Each of us may define health a little differently. The most widely accepted modern definition comes from the World Health Organization and was adopted in 1946: “Health is a state of complete physical, mental and social well-being and not merely the absence of disease or infirmity.”
It is health that is real wealth and not pieces of gold and silver. ~ Mahatma Gandhi
Several years ago I was hosting a panel discussion of local health care professionals. One of the panelists, who is an oncologist, made a very profound statement. He said, “Everyone dies, but not everyone lives.” He went on to say, “I work with patients with terminal cancer that I consider to be in better health than some people I know who suffer from no illness at all.” His point was that health is so much more than simply the absence of disease. Your health is your quality of life.

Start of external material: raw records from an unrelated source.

**src/rtl/score_display_pkg.sv**
```systemverilog
// Shared types and constants for the score-to-7-segment display driver.
package score_display_pkg;

    typedef enum logic [1:0] {
        StIdle,
        StShift,
        StCommit
    } state_e;

    // Segment patterns are active-high, bit order {g,f,e,d,c,b,a}.
    localparam logic [6:0] SEG_BLANK = 7'h00;
    localparam logic [6:0] SEG_DASH  = 7'h40;

    // Decimal glyph table; anything above 9 renders as blank.
    function automatic logic [6:0] seg_glyph(input logic [3:0] digit);
        logic [6:0] seg;
        case (digit)
            4'd0:    seg = 7'h3f;
            4'd1:    seg = 7'h06;
            4'd2:    seg = 7'h5b;
            4'd3:    seg = 7'h4f;
            4'd4:    seg = 7'h66;
            4'd5:    seg = 7'h6d;
            4'd6:    seg = 7'h7d;
            4'd7:    seg = 7'h07;
            4'd8:    seg = 7'h7f;
            4'd9:    seg = 7'h6f;
            default: seg = SEG_BLANK;
        endcase
        return seg;
    endfunction

    // 10**n, used to derive the overflow threshold at elaboration time.
    function automatic longint unsigned pow10(input int unsigned n);
        longint unsigned r;
        r = 1;
        for (int unsigned k = 0; k < n; k++) begin
            r = r * 10;
        end
        return r;
    endfunction

endpackage

```
**src/rtl/seg7_encode.sv**
```systemverilog
// Combinational digit-to-segment encoder; dash overrides blank, blank overrides glyph.
module seg7_encode
    import score_display_pkg::*;
(
    input  logic [3:0] digit_i,
    input  logic       blank_i,
    input  logic       dash_i,
    output logic [6:0] seg_o
);

    // Select dash, blank or the decimal glyph.
    always_comb begin
        if (dash_i) begin
            seg_o = SEG_DASH;
        end else if (blank_i) begin
            seg_o = SEG_BLANK;
        end else begin
            seg_o = seg_glyph(digit_i);
        end
    end

endmodule

```
**src/rtl/score_bcd_display.sv**
```systemverilog
// Binary score to packed BCD (serial double-dabble) with registered 7-segment outputs.
module score_bcd_display
    import score_display_pkg::*;
#(
    parameter int unsigned DATA_W        = 8,
    parameter int unsigned NUM_DIGITS    = 3,
    parameter int unsigned BLANK_LEADING = 1,
    parameter int unsigned ACTIVE_LOW    = 1
) (
    input  logic                    Clock,
    input  logic                    reset,
    input  logic                    load,
    input  logic [DATA_W-1:0]       data_in,
    output logic                    ready,
    output logic                    done,
    output logic                    overflow,
    output logic [4*NUM_DIGITS-1:0] bcd_out,
    output logic [7*NUM_DIGITS-1:0] hex_out
);

    localparam int unsigned ACC_W = 4 * NUM_DIGITS;
    localparam int unsigned HEX_W = 7 * NUM_DIGITS;
    localparam int unsigned THR_W = ((DATA_W > ACC_W) ? DATA_W : ACC_W) + 1;
    localparam int unsigned CNT_W = $clog2(DATA_W + 1);
    localparam logic [THR_W-1:0] OVF_THR = THR_W'(pow10(NUM_DIGITS));

    state_e              state_q, state_d;
    logic [DATA_W-1:0]   shreg_q, shreg_d;
    logic [ACC_W-1:0]    acc_q, acc_d;
    logic [CNT_W-1:0]    cnt_q, cnt_d;
    logic                ovf_pend_q, ovf_pend_d;
    logic [ACC_W-1:0]    bcd_q, bcd_d;
    logic                ovf_q, ovf_d;
    logic [HEX_W-1:0]    hex_q, hex_d;
    logic                ready_q, ready_d;
    logic                done_q, done_d;

    logic [ACC_W-1:0]        acc_adj;
    logic [ACC_W+DATA_W-1:0] shifted;
    logic [NUM_DIGITS-1:0]   blank_d;
    logic [HEX_W-1:0]        seg_act;
    logic [HEX_W-1:0]        hex_rst;
    logic                    lead;

    // Conversion FSM next state: add-3 correction then shift {acc,shreg} left by one.
    always_comb begin
        state_d    = state_q;
        shreg_d    = shreg_q;
        acc_d      = acc_q;
        cnt_d      = cnt_q;
        ovf_pend_d = ovf_pend_q;
        bcd_d      = bcd_q;
        ovf_d      = ovf_q;
        done_d     = 1'b0;
        // Ready drops one edge after the accept and returns on the commit edge.
        ready_d    = (state_q != StShift);

        acc_adj = acc_q;
        for (int unsigned i = 0; i < NUM_DIGITS; i++) begin
            if (acc_q[4*i +: 4] >= 4'd5) begin
                acc_adj[4*i +: 4] = acc_q[4*i +: 4] + 4'd3;
            end
        end
        shifted = {acc_adj, shreg_q} << 1;

        unique case (state_q)
            StIdle: begin
                if (load && ready_q) begin
                    state_d    = StShift;
                    shreg_d    = data_in;
                    acc_d      = '0;
                    cnt_d      = CNT_W'(DATA_W);
                    ovf_pend_d = (THR_W'(data_in) >= OVF_THR);
                end
            end
            StShift: begin
                acc_d   = shifted[ACC_W+DATA_W-1:DATA_W];
                shreg_d = shifted[DATA_W-1:0];
                cnt_d   = cnt_q - CNT_W'(1);
                if (cnt_q == CNT_W'(1)) begin
                    state_d = StCommit;
                end
            end
            StCommit: begin
                bcd_d   = ovf_pend_q ? {NUM_DIGITS{4'h9}} : acc_q;
                ovf_d   = ovf_pend_q;
                done_d  = 1'b1;
                state_d = StIdle;
            end
            default: state_d = StIdle;
        endcase
    end

    // Leading-zero detection from the most significant digit downward.
    always_comb begin
        lead    = 1'b1;
        blank_d = '0;
        for (int i = int'(NUM_DIGITS) - 1; i >= 0; i--) begin
            lead       = lead && (bcd_d[4*i +: 4] == 4'd0);
            blank_d[i] = (BLANK_LEADING != 0) && (i != 0) && lead;
        end
    end

    genvar g;
    for (g = 0; g < NUM_DIGITS; g++) begin : g_digit
        seg7_encode u_enc (
            .digit_i (bcd_d[4*g +: 4]),
            .blank_i (blank_d[g]),
            .dash_i  (ovf_d),
            .seg_o   (seg_act[7*g +: 7])
        );
        // Reset image: "0" on the units digit, zero or blank above it.
        if (g == 0 || BLANK_LEADING == 0) begin : g_zero
            assign hex_rst[7*g +: 7] = (ACTIVE_LOW != 0) ? ~seg_glyph(4'd0) : seg_glyph(4'd0);
        end else begin : g_blank
            assign hex_rst[7*g +: 7] = (ACTIVE_LOW != 0) ? ~SEG_BLANK : SEG_BLANK;
        end
    end

    // Output polarity applied ahead of the hex register.
    always_comb begin
        hex_d = (ACTIVE_LOW != 0) ? ~seg_act : seg_act;
    end

    // State and output registers with synchronous reset.
    always_ff @(posedge Clock) begin
        if (reset) begin
            state_q    <= StIdle;
            shreg_q    <= '0;
            acc_q      <= '0;
            cnt_q      <= '0;
            ovf_pend_q <= 1'b0;
            bcd_q      <= '0;
            ovf_q      <= 1'b0;
            hex_q      <= hex_rst;
            ready_q    <= 1'b1;
            done_q     <= 1'b0;
        end else begin
            state_q    <= state_d;
            shreg_q    <= shreg_d;
            acc_q      <= acc_d;
            cnt_q      <= cnt_d;
            ovf_pend_q <= ovf_pend_d;
            bcd_q      <= bcd_d;
            ovf_q      <= ovf_d;
            hex_q      <= hex_d;
            ready_q    <= ready_d;
            done_q     <= done_d;
        end
    end

    assign ready    = ready_q;
    assign done     = done_q;
    assign overflow = ovf_q;
    assign bcd_out  = bcd_q;
    assign hex_out  = hex_q;

endmodule

```
**config.mk**
```make
export PLATFORM = sky130hd
export DESIGN_NAME = score_bcd_display
export DESIGN_NICKNAME = d
export VERILOG_FILES = /design/src/rtl/score_display_pkg.sv /design/src/rtl/seg7_encode.sv /design/src/rtl/score_bcd_display.sv
export SDC_FILE = /design/constraint.sdc
export NUM_CORES = 1
export LEC_CHECK = 0
export ABC_AREA = 1
export CAP_MARGIN = 20
export CORE_ASPECT_RATIO = 0.8
export CORE_MARGIN = 3
export CORE_UTILIZATION = 58
export DETAILED_ROUTE_END_ITERATION = 10
export GPL_TIMING_DRIVEN = 0
export PLACE_DENSITY = 0.85
export SYNTH_ARGS = -nofsm -noshare
export SYNTH_HDL_FRONTEND = slang
export SYNTH_SLANG_ARGS = --single-unit
```
**constraint.sdc**
```tcl
create_clock -name Clock -period 3.19 [get_ports Clock]
set_input_delay 0.638 -clock Clock [delete_from_list [all_inputs] [get_ports Clock]]
set_output_delay 0.638 -clock Clock [all_outputs]
set_load 0.005 [all_outputs]
```
==> results.toml <==
[floorplan]
io_pins = 47
coreArea_mm2 = 0.00482
chipHeight_um = 70.9
die-area_mm2 = 0.00617
dieWidth_um = 87.1
rows = 22
start_util = 0.634

[critical_path]
r2r_end = "hex_out[17]"
required_ns = 3.42
arrival_ns = 2.37
cp-end-kind = "flip-flop"
cp-start-kind = "flip-flop"
rr_worst_depth = 10
cp_max_fo = 10
reg2reg_setup_slack_ns = 1.05
slowest_stage = "dfxtp_1"
path_delay_family = "simple AND/OR/NAND/NOR gates"
crit_buf_inv = 3
reg2reg_from = "state_q[0]"
cp_slowest_stage_delay_ns = 0.45
crit_top_cell = "nand2_1"
crit_type = "flip-flop to flip-flop"
worstPathCellList = "inv_4 -> nand2_8 -> buf_4 -> nand2_1 -> o21ai_1 -> inv_1 -> ha_1 -> or2_2 -> nand3_1 -> nand2_1"

[layout]
final_common_cell = "nand2_1"
layout-drive-gt1-share = 0.108
diodes = 0
syn2layout_area_growth_pct = 23.3
layout.nets = 498
layout_common_cells = "117 x nand2_1, 62 x dfxtp_1, 47 x nand3_1, 45 x clkdlybuf4s50_1, 38 x nor2_1"
num-fill-cells = 358

[power]
power.total_mw = 1.66
p_sw_mw = 0.416
comb_power_share = 0.119
power_frac_seq = 0.495
power.density_mw_per_mm2 = 442
worst_ir_drop_vdd_mv = 0.331
switching_share = 0.250
power.internal_mw = 1.25
p_leak_nw = 1.63
clkPwrFrac = 0.386

[timing]
fin_skew_ns = 0.00724
relSlewSlack = 0.645
max_freq_ghz = 0.467
period_needed_ns = 2.14
slew_viol_final = 0
worst_pin_slew_ns = 0.532
finalCritPeriodShare = 0.671
rsz0062_at_grt = "no"
setup_viol = 0
setup_tns_ns = 0
hold_violations = 0

[global_routing]
grt_overflow_total = 0
antenna_found_initial = 0
grt_first_pass_wirelength_um = 12400
grt_pass1_vias = 2822
track_usage = 0.253
grt_max_degree = 11

[synth]
ys_ff_latch = 62
synth.distinct_cells = 35
synth.top_cells.by_area = "dfxtp_1 41%, nand2_1 14%, ha_1 7.8%"
syn_inst = 412
yosys.area.top_type = "dfxtp_1"
synth_area_mm2 = 0.00305
avgSynthCellArea_um2 = 7.41
synth_top_area_share = 0.407
ys_seq_area_frac = 0.407
synth_warnings = 0
syn_nets = 442

[detailed_routing]
viasPerCell = 5.44
wl_per_cell_um = 13.6
drt_iter0_markers = 179
totalWireLength_um = 7220
drt-pass1-iter-count = 6
drc = 0
via_count = 2894
drtAntennaViolNets = 0

[place]
io_buffer_count = 45
dp_hpwl_um = 5230
globalplace.congestion = 0.884

[job]
maxCapViolations = 0

[clock_network]
ctsResizeCount = 0
clock-sinks = 62
clk_latency_ns = 0.34
cts_tree = "done"
cts_hold_buf = 0
cts_setup_buffers = 0
path_clk_slew_ns = 0.06
cts.htree.levels = 3
cts-root-buf = "clkbuf_8"
cts.path.max_buffers = 2
cts_made_buffers = 9

[min_path]
min_from = "shreg_q[0]"
whs_path_depth = 2
hp-class = "flip-flop to flip-flop"
holdPathEnd = "shreg_q[0]"

[run_status]
status = "completed"
## Yosys cell counts (all sizes together)
library cell / instances
clkbuf: 5
nor3: 1
nor2: 41
nand2: 123
o21ai: 22
o31ai: 1
nand3: 49
or2: 5
nand4: 5
o32ai: 1
nor4: 1
inv: 39
clkinv: 1
a21oi: 19
dfxtp: 62
a31oi: 3
ha: 19
a22oi: 6
o211ai: 1
buf: 8
## state kept, by name (all words and copies together) (netlist names)
name      cells
acc_q        12
bcd_out      12
cnt_q         4
done          1
hex_out      21
overflow      1
ready         1
shreg_q       8
state_q       2
## tightest hold or removal path, cell delays in order (launching register included)
cell and delay, ns:
dfxtp_1 0.32, nand2_1 0.06, o21ai_0 0.06
## worst max path at each step
stage / to / slack (ns) / cells past startpoint / startpoint
3_5_place_dp: hex_out[17] / 1.09 / 10 / state_q[0]
5_1_grt: hex_out[10] / 0.91 / 11 / state_q[0]
3_3_place_gp: hex_out[17] / 1.12 / 10 / state_q[0]
6_report: hex_out[17] / 1.05 / 10 / state_q[0]
4_1_cts: hex_out[17] / 1.08 / 10 / state_q[0]
2_1_floorplan: hex_out[17] / 1.29 / 10 / state_q[0]
## final cells by class
| class | instances | area [um^2] | area share |
|---|---|---|---|
| Buffer | 13 | 87.6 | 0.0233 |
| Clock buffer | 15 | 186 | 0.0495 |
| Inverter | 40 | 153 | 0.0406 |
| Multi-Input combinational cell | 297 | 1570 | 0.417 |
| Sequential cell | 62 | 1240 | 0.330 |
| Tap cell | 60 | 75.1 | 0.0199 |
| Timing Repair Buffer | 45 | 450 | 0.120 |
## power by group through the flow
stage	registers, mW	logic (mW)	clock network, mW
floorplan	0.839	0.121	0
global placement	0.840	0.188	0
detailed placement	0.841	0.194	0
CTS	0.824	0.196	0.651
global route	0.828	0.221	0.680
finish	0.824	0.198	0.642
## routing by layer
metal  part of all wire  GRT usage
met4              0.018     0.0920
met5                  0          0
met2               0.48      0.414
met3              0.062     0.0710
met1               0.44      0.318
## stage by stage
stage | instances | util | worst slack (ns) | cell area (um^2) | hold slack, ns
floorplan | 412 | - | 1.29 | 3050 | 0.445
global placement | 517 | 0.743 | 1.12 | 3580 | 0.455
detailed placement | 517 | 0.743 | 1.09 | 3580 | 0.466
CTS | 532 | 0.781 | 1.08 | 3760 | 0.476
global route | 532 | 0.781 | 0.911 | 3760 | 0.482
finish | 532 | 0.781 | 1.05 | 3760 | 0.476
## cells by family after synthesis
group | synth area share
simple gates | 0.328
fa+ha+maj | 0.0779
flops | 0.407
buf+inv | 0.0787
compound gates | 0.109
Power figures use the tool's default switching activity.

I feel blessed that longevity runs in my family. My dad lived to age 88 and my mom to 92. And, they were of the generation that didn’t pay much attention to exercise or nutrition, although neither was overweight. I have spent my entire adult life in the health and fitness field, I workout regularly, and yet a couple of years ago I had the scare of my life. My wife and I were sitting in a restaurant having dinner when I experienced a tightness in my chest. I couldn’t breathe and became very dizzy. I came very near passing out, but managed to hold it off until I felt better. I didn’t have the pain and other symptoms that come with a heart attack, but something wasn’t right.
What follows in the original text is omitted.